*** Extracted entries Section Begins ***
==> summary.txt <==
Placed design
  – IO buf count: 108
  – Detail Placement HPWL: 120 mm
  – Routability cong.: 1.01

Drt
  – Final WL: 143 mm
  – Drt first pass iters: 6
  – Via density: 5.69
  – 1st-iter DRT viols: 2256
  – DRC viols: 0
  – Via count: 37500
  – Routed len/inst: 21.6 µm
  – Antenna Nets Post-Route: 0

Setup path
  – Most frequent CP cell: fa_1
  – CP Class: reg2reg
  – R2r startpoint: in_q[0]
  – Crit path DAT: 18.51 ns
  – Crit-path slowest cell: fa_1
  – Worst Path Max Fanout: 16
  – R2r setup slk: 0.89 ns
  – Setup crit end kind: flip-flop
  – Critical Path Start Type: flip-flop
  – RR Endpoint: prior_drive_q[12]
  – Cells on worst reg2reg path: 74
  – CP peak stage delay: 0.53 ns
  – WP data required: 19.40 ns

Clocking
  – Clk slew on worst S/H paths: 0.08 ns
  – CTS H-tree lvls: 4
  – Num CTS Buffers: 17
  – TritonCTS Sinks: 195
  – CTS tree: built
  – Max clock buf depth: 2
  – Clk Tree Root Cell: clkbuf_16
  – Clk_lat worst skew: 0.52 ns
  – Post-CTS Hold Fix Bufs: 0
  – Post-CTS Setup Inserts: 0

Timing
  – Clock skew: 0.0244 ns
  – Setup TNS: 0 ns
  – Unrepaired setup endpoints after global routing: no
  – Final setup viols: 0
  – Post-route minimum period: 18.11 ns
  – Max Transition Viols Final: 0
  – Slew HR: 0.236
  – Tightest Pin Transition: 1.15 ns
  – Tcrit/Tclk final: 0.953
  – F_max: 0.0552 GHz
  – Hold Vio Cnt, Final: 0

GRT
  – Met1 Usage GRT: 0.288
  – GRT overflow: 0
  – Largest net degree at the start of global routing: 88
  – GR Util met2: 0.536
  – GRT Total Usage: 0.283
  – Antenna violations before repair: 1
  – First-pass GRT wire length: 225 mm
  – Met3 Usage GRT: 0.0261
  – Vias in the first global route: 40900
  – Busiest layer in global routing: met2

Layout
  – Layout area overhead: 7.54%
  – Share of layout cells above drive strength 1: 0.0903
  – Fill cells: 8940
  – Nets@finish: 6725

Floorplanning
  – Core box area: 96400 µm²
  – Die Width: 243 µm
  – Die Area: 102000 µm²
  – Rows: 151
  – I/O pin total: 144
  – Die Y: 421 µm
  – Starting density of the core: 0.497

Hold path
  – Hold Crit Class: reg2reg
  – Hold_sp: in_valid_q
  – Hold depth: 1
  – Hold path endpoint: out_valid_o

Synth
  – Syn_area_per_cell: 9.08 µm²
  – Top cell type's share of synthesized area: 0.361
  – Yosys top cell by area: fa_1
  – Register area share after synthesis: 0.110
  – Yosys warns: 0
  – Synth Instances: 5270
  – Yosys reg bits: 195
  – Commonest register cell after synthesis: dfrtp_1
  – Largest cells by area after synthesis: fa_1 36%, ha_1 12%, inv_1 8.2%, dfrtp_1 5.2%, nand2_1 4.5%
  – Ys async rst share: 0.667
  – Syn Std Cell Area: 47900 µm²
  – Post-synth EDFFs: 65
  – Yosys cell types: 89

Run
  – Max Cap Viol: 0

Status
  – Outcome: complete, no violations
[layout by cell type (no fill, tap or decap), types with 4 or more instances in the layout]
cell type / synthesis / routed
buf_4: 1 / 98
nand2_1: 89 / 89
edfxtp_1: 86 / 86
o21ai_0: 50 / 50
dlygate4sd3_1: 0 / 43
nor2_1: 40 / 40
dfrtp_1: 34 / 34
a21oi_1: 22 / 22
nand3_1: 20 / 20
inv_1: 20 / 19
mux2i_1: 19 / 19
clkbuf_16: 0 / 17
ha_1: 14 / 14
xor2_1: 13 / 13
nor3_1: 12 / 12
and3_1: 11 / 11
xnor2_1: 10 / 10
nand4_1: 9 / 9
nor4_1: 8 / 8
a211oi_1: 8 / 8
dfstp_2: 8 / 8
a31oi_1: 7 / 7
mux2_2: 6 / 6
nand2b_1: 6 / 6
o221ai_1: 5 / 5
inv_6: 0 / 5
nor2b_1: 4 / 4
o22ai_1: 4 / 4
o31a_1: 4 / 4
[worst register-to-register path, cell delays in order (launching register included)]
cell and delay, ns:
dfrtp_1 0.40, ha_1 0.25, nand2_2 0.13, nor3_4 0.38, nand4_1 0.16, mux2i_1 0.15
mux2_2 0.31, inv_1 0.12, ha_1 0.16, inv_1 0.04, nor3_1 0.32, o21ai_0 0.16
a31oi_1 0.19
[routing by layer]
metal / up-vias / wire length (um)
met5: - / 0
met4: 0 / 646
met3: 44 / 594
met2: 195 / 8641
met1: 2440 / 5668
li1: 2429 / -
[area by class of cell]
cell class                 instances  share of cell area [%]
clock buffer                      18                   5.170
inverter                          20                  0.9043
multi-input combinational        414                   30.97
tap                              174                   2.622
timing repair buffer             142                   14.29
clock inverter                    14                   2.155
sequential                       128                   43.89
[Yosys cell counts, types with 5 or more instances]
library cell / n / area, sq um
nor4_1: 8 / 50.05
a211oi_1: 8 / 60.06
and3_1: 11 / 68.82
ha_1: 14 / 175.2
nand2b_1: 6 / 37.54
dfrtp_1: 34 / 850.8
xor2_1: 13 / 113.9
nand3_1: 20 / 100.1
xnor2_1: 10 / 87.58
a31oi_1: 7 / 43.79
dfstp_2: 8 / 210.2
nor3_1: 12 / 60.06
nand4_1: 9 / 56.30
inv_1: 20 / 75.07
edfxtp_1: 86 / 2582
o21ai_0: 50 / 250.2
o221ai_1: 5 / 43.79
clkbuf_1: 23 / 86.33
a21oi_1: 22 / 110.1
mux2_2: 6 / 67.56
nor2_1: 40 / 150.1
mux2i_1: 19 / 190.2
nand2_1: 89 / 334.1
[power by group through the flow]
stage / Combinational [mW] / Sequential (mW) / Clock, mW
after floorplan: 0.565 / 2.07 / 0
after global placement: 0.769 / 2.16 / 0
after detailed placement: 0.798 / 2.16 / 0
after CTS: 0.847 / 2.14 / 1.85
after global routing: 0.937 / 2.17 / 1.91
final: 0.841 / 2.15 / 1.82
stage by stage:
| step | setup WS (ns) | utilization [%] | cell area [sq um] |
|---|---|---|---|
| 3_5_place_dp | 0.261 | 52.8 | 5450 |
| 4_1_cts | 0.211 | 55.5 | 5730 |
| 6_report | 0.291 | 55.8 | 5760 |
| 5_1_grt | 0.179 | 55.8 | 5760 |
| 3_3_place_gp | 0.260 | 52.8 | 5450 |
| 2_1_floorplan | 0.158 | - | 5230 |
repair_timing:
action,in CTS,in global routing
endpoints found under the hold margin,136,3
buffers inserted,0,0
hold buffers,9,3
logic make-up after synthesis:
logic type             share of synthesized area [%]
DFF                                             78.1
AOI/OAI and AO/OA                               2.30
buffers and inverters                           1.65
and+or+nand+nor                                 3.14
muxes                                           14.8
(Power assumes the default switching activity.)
**src/rtl/pgalloc_pkg.sv**
```systemverilog
// shared types and codes for the page allocator
package pgalloc_pkg;

    // command codes on the input beat; codes six and seven are unused
    typedef enum logic [2:0] {
        CMD_SEED  = 3'd0,
        CMD_ALLOC = 3'd1,
        CMD_FREE  = 3'd2,
        CMD_INC   = 3'd3,
        CMD_DEC   = 3'd4,
        CMD_READ  = 3'd5
    } t_cmd;

    // status codes on the result beat
    typedef enum logic [1:0] {
        ST_OK      = 2'd0,
        ST_NO_FREE = 2'd1,
        ST_RANGE   = 2'd2,
        ST_BAD_REF = 2'd3
    } t_status;

    // fixed port widths
    localparam int PAGE_W       = 16;
    localparam int FIRST_PAGE_W = 14;
    localparam int ALLOC_PAGE_W = 14;
    localparam int REF_COUNT_W  = 8;
    localparam int FREE_COUNT_W = 15;

    // what the update logic needs to know about the command in flight
    typedef struct packed {
        t_cmd cmd;
        logic in_range;
        logic empty;
        logic full;
    } t_upd_req;

    // what the update logic decides
    typedef struct packed {
        t_status status;
        logic    rc_we;
        logic    push;
        logic    pop;
    } t_upd_res;

endpackage

```
**src/rtl/pgalloc_update.sv**
```systemverilog
// command decode and reference count update for one command
module pgalloc_update #(
    parameter int REF_BITS = 8
) (
    input  pgalloc_pkg::t_upd_req i_req,
    input  logic [REF_BITS-1:0]   i_cnt_old,
    output pgalloc_pkg::t_upd_res o_res,
    output logic [REF_BITS-1:0]   o_cnt_new
);

    localparam logic [REF_BITS-1:0] REF_MAX = '1;
    localparam logic [REF_BITS-1:0] REF_ONE = REF_BITS'(1);

    always_comb begin
        o_res.status = pgalloc_pkg::ST_OK;
        o_res.rc_we  = 1'b0;
        o_res.push   = 1'b0;
        o_res.pop    = 1'b0;
        o_cnt_new    = '0;
        unique case (i_req.cmd) inside
            pgalloc_pkg::CMD_ALLOC: begin
                if (i_req.empty) begin
                    o_res.status = pgalloc_pkg::ST_NO_FREE;
                end else begin
                    o_res.pop   = 1'b1;
                    o_res.rc_we = 1'b1;
                    o_cnt_new   = REF_ONE;
                end
            end
            pgalloc_pkg::CMD_SEED, pgalloc_pkg::CMD_FREE, pgalloc_pkg::CMD_INC,
            pgalloc_pkg::CMD_DEC, pgalloc_pkg::CMD_READ: begin
                if (!i_req.in_range) begin
                    o_res.status = pgalloc_pkg::ST_RANGE;
                end else begin
                    o_res.rc_we = 1'b1;
                    o_cnt_new   = i_cnt_old;
                    unique case (i_req.cmd)
                        pgalloc_pkg::CMD_SEED: begin
                            // seeding skips the count check
                            if (!i_req.full) begin
                                o_res.push = 1'b1;
                                o_cnt_new  = '0;
                            end
                        end
                        pgalloc_pkg::CMD_FREE: begin
                            if (i_cnt_old != REF_ONE) begin
                                o_res.status = pgalloc_pkg::ST_BAD_REF;
                            end else if (!i_req.full) begin
                                o_res.push = 1'b1;
                                o_cnt_new  = '0;
                            end
                        end
                        pgalloc_pkg::CMD_INC: begin
                            if (i_cnt_old != REF_MAX) begin
                                o_cnt_new = i_cnt_old + REF_ONE;
                            end
                        end
                        pgalloc_pkg::CMD_DEC: begin
                            if (i_cnt_old == '0) begin
                                o_res.status = pgalloc_pkg::ST_BAD_REF;
                            end else begin
                                o_cnt_new = i_cnt_old - REF_ONE;
                            end
                        end
                        default: begin
                        end
                    endcase
                end
            end
            default: begin
                // unused codes do nothing
            end
        endcase
    end

endmodule

```
--- src/rtl/ingress_source_nat_filter_assert.svh ---
// Assertion macros for the ingress source-NAT filter.
// Included by the top level; no other dependencies.
`ifndef INGRESS_SOURCE_NAT_FILTER_ASSERT_SVH
`define INGRESS_SOURCE_NAT_FILTER_ASSERT_SVH
`ifndef SYNTHESIS
`define ISNF_ASSERT_IMP(lbl, ck, rn, ante, cons) \
  lbl: assert property (@(posedge ck) disable iff (!rn) (ante) |-> (cons)) \
    else $error("isnf check failed: same-cycle implication");
`define ISNF_ASSERT_NXT(lbl, ck, rn, ante, cons) \
  lbl: assert property (@(posedge ck) disable iff (!rn) (ante) |=> (cons)) \
    else $error("isnf check failed: next-cycle implication");
`else
`define ISNF_ASSERT_IMP(lbl, ck, rn, ante, cons)
`define ISNF_ASSERT_NXT(lbl, ck, rn, ante, cons)
`endif
`endif

--- src/rtl/isnf_pkg.sv ---
// Shared types and codes for the ingress source-NAT filter.
// No dependencies.
`timescale 1ns / 1ps
package isnf_pkg;

  localparam int unsigned DataW   = 64;
  localparam int unsigned BytesW  = 4;
  localparam int unsigned ReasonW = 3;
  localparam int unsigned IpW     = 32;
  localparam int unsigned MacW    = 48;
  localparam int unsigned CfgIdxW = 2;
  localparam int unsigned PosW    = 6;

  // register indexes
  localparam logic [CfgIdxW-1:0] REG_SENTRY_IP   = 2'd0;
  localparam logic [CfgIdxW-1:0] REG_GATEWAY_IP  = 2'd1;
  localparam logic [CfgIdxW-1:0] REG_ROUTER_MAC  = 2'd2;

  // frame kinds
  localparam logic [1:0] KIND_UNKNOWN = 2'd0;
  localparam logic [1:0] KIND_ARP     = 2'd1;
  localparam logic [1:0] KIND_IPV4    = 2'd2;
  localparam logic [1:0] KIND_OTHER   = 2'd3;

  // drop reasons
  localparam logic [ReasonW-1:0] RSN_NONE   = 3'd0;
  localparam logic [ReasonW-1:0] RSN_SHORT  = 3'd1;
  localparam logic [ReasonW-1:0] RSN_GROUP  = 3'd2;
  localparam logic [ReasonW-1:0] RSN_PROTO  = 3'd3;
  localparam logic [ReasonW-1:0] RSN_FRAG   = 3'd4;
  localparam logic [ReasonW-1:0] RSN_SENDER = 3'd5;

  localparam logic [15:0] ETYPE_ARP   = 16'h0806;
  localparam logic [15:0] ETYPE_IPV4  = 16'h0800;
  localparam logic [15:0] ARP_OP_REPLY = 16'h0002;
  localparam logic [15:0] FRAG_MASK   = 16'h3FFF;

  localparam logic [PosW-1:0] POS_MAX   = 6'd63;
  localparam logic [PosW-1:0] LEN_ETH   = 6'd14;
  localparam logic [PosW-1:0] LEN_IPV4  = 6'd34;
  localparam logic [PosW-1:0] LEN_ARP   = 6'd42;
  localparam logic [BytesW-1:0] BEAT_BYTES = 4'd8;

  typedef struct packed {
    logic [DataW-1:0]  data;
    logic [BytesW-1:0] bytes;
    logic              last;
  } isnf_beat_t;

  typedef struct packed {
    logic [DataW-1:0]   data;
    logic [BytesW-1:0]  bytes;
    logic               last;
    logic               drop;
    logic [ReasonW-1:0] reason;
  } isnf_res_t;

  typedef struct packed {
    logic [IpW-1:0]  sentry_ip;
    logic [IpW-1:0]  gateway_ip;
    logic [MacW-1:0] router_mac;
  } isnf_cfg_t;

  typedef struct packed {
    logic [PosW-1:0]    pos;
    logic [1:0]         kind;
    logic               reply;
    logic [ReasonW-1:0] reason;
  } isnf_frame_t;

endpackage

--- src/rtl/isnf_in_reg.sv ---
// Input beat register with valid/ready handshake.
// Depends on isnf_pkg.
`timescale 1ns / 1ps
module isnf_in_reg (
  input  logic                 clk,
  input  logic                 rst_n,
  input  logic                 in_valid,
  output logic                 in_ready,
  input  isnf_pkg::isnf_beat_t in_beat,
  input  logic                 take,
  output logic                 st_valid,
  output isnf_pkg::isnf_beat_t st_beat
);
  import isnf_pkg::*;

  logic       valid_r, valid_nxt;
  isnf_beat_t beat_r;
  logic       load;

  assign in_ready = !valid_r || take;
  assign load     = in_valid && in_ready;

  always_comb begin
    valid_nxt = valid_r;
    if (load) begin
      valid_nxt = 1'b1;
    end else if (take) begin
      valid_nxt = 1'b0;
    end
  end

  always_ff @(posedge clk) begin
    if (!rst_n) begin
      valid_r <= 1'b0;
    end else begin
      valid_r <= valid_nxt;
    end
  end

  always_ff @(posedge clk) begin
    if (load) begin
      beat_r <= in_beat;
    end
  end

  assign st_valid = valid_r;
  assign st_beat  = beat_r;

endmodule

--- src/rtl/isnf_rewrite.sv ---
// Per-beat header rewrite, checksum patch and verdict, with frame tracking state.
// Depends on isnf_pkg.
`timescale 1ns / 1ps
module isnf_rewrite (
  input  logic                 clk,
  input  logic                 rst_n,
  input  logic                 fire,
  input  isnf_pkg::isnf_cfg_t  cfg,
  input  isnf_pkg::isnf_beat_t beat,
  output isnf_pkg::isnf_res_t  res
);
  import isnf_pkg::*;

  isnf_frame_t        st_r, st_nxt;
  logic [2:0]         beat_idx;
  logic [DataW-1:0]   d, o;
  logic [15:0]        word;
  logic [1:0]         kind_n;
  logic               reply_n;
  logic [ReasonW-1:0] rsn_n;
  logic [ReasonW-1:0] note;
  logic [18:0]        csum;
  logic [16:0]        fold1;
  logic [15:0]        fold2;
  logic [BytesW-1:0]  valid_cnt;
  logic [PosW:0]      len_raw;
  logic [PosW-1:0]    len;
  logic [PosW:0]      pos_add;
  logic [ReasonW-1:0] verdict;

  assign beat_idx = st_r.pos[PosW-1:3];
  assign d        = beat.data;
  assign word     = d[31:16];

  // incremental checksum: ~(~hc + ~old + new), folded twice
  always_comb begin
    csum  = {3'b0, ~d[63:48]}
          + {3'b0, ~cfg.sentry_ip[31:16]}
          + {3'b0, ~cfg.sentry_ip[15:0]}
          + {3'b0, cfg.gateway_ip[31:16]}
          + {3'b0, cfg.gateway_ip[15:0]};
    fold1 = {1'b0, csum[15:0]} + {14'b0, csum[18:16]};
    fold2 = fold1[15:0] + {15'b0, fold1[16]};
  end

  always_comb begin
    o       = d;
    kind_n  = st_r.kind;
    reply_n = st_r.reply;
    note    = RSN_NONE;
    case (beat_idx)
      3'd0: begin
        if (d[56]) note = RSN_GROUP;
        o[15:0] = cfg.router_mac[47:32];
      end
      3'd1: begin
        o[63:32] = cfg.router_mac[31:0];
        if (word == ETYPE_ARP) begin
          kind_n = KIND_ARP;
        end else if (word == ETYPE_IPV4) begin
          kind_n = KIND_IPV4;
        end else begin
          kind_n = KIND_OTHER;
          note   = RSN_PROTO;
        end
      end
      3'd2: begin
        if (st_r.kind == KIND_ARP) begin
          reply_n = (word == ARP_OP_REPLY);
          if (reply_n) o[15:0] = cfg.router_mac[47:32];
        end else if (st_r.kind == KIND_IPV4) begin
          if ((word & FRAG_MASK) != 16'd0) note = RSN_FRAG;
        end
      end
      3'd3: begin
        if (st_r.kind == KIND_ARP) begin
          if (st_r.reply) o[63:32] = cfg.router_mac[31:0];
          if (d[31:0] != cfg.sentry_ip) note = RSN_SENDER;
          o[31:0] = cfg.gateway_ip;
        end else if (st_r.kind == KIND_IPV4) begin
          o[63:48] = ~fold2;
          if (d[47:16] != cfg.sentry_ip) note = RSN_SENDER;
          o[47:16] = cfg.gateway_ip;
        end
      end
      default: ;
    endcase
    // first reason sticks
    rsn_n = (st_r.reason == RSN_NONE) ? note : st_r.reason;
  end

  // verdict on the last beat
  always_comb begin
    valid_cnt = (beat.bytes > BEAT_BYTES) ? BEAT_BYTES : beat.bytes;
    len_raw   = {1'b0, st_r.pos} + {3'b0, valid_cnt};
    len       = (len_raw > {1'b0, POS_MAX}) ? POS_MAX : len_raw[PosW-1:0];
    if (len < LEN_ETH) begin
      verdict = RSN_SHORT;
    end else if (rsn_n == RSN_GROUP) begin
      verdict = RSN_GROUP;
    end else if (kind_n == KIND_ARP) begin
      verdict = (len < LEN_ARP) ? RSN_SHORT : rsn_n;
    end else if (kind_n == KIND_IPV4) begin
      verdict = (len < LEN_IPV4) ? RSN_SHORT : rsn_n;
    end else begin
      verdict = RSN_PROTO;
    end
  end

  always_comb begin
    pos_add = {1'b0, st_r.pos} + 7'd8;
    if (beat.last) begin
      st_nxt = '0;
    end else begin
      st_nxt.pos    = (pos_add > {1'b0, POS_MAX}) ? POS_MAX : pos_add[PosW-1:0];
      st_nxt.kind   = kind_n;
      st_nxt.reply  = reply_n;
      st_nxt.reason = rsn_n;
    end
  end

  always_ff @(posedge clk) begin
    if (!rst_n) begin
      st_r <= '0;
    end else if (fire) begin
      st_r <= st_nxt;
    end
  end

  assign res.data   = o;
  assign res.bytes  = beat.bytes;
  assign res.last   = beat.last;
  assign res.drop   = beat.last && (verdict != RSN_NONE);
  assign res.reason = beat.last ? verdict : RSN_NONE;

endmodule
*** Extracted entries Section Ends ***
_What you will do_
Copy out, exactly and alone, the lines of the entries above between the ones holding "area [sq um] |" and "buffers inserted,0,0", inclusive.

_Solution for this task_
| step | setup WS (ns) | utilization [%] | cell area [sq um] |
|---|---|---|---|
| 3_5_place_dp | 0.261 | 52.8 | 5450 |
| 4_1_cts | 0.211 | 55.5 | 5730 |
| 6_report | 0.291 | 55.8 | 5760 |
| 5_1_grt | 0.179 | 55.8 | 5760 |
| 3_3_place_gp | 0.260 | 52.8 | 5450 |
| 2_1_floorplan | 0.158 | - | 5230 |
repair_timing:
action,in CTS,in global routing
endpoints found under the hold margin,136,3
buffers inserted,0,0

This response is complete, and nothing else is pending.